-- THE TASK --
Below are the entries; give again exactly the lines from the one mentioning "gates resized for setup: 9 / 24" through the one mentioning "cloned: 1 / 0", inclusive.

-- EXERCISE INPUT --

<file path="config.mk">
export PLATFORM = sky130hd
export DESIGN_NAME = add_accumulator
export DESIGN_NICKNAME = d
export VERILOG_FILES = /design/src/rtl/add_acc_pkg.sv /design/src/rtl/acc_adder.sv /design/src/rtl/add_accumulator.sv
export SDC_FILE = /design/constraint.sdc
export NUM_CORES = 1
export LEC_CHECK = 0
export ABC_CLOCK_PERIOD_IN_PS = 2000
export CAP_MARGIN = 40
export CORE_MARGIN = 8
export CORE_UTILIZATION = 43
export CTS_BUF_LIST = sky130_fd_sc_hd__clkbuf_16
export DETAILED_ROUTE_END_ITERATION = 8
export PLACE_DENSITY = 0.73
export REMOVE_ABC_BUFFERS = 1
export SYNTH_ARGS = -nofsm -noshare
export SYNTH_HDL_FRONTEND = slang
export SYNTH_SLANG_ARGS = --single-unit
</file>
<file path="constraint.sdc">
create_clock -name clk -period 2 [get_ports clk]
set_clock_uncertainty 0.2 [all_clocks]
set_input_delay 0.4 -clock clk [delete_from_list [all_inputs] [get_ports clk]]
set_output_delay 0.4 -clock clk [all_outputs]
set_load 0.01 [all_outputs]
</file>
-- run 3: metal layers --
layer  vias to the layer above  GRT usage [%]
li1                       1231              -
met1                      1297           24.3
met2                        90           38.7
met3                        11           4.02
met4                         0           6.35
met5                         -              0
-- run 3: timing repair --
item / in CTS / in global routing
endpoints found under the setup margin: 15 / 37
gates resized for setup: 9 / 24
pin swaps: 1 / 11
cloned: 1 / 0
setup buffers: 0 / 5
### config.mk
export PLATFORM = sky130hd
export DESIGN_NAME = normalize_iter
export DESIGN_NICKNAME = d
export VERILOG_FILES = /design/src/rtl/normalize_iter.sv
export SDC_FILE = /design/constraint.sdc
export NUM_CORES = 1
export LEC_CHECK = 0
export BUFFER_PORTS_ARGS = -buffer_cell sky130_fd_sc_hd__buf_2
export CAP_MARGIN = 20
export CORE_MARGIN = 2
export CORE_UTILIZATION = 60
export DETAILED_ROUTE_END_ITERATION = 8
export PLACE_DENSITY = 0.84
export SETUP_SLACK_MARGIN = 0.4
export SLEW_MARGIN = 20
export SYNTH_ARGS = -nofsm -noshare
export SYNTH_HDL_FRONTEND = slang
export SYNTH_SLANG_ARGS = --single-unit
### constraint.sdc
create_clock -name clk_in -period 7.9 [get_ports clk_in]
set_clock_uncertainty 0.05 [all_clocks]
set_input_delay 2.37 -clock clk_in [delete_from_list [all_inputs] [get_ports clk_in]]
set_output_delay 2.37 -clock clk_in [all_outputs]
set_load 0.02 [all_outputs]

-- EXERCISE RESPONSE --
gates resized for setup: 9 / 24
pin swaps: 1 / 11
cloned: 1 / 0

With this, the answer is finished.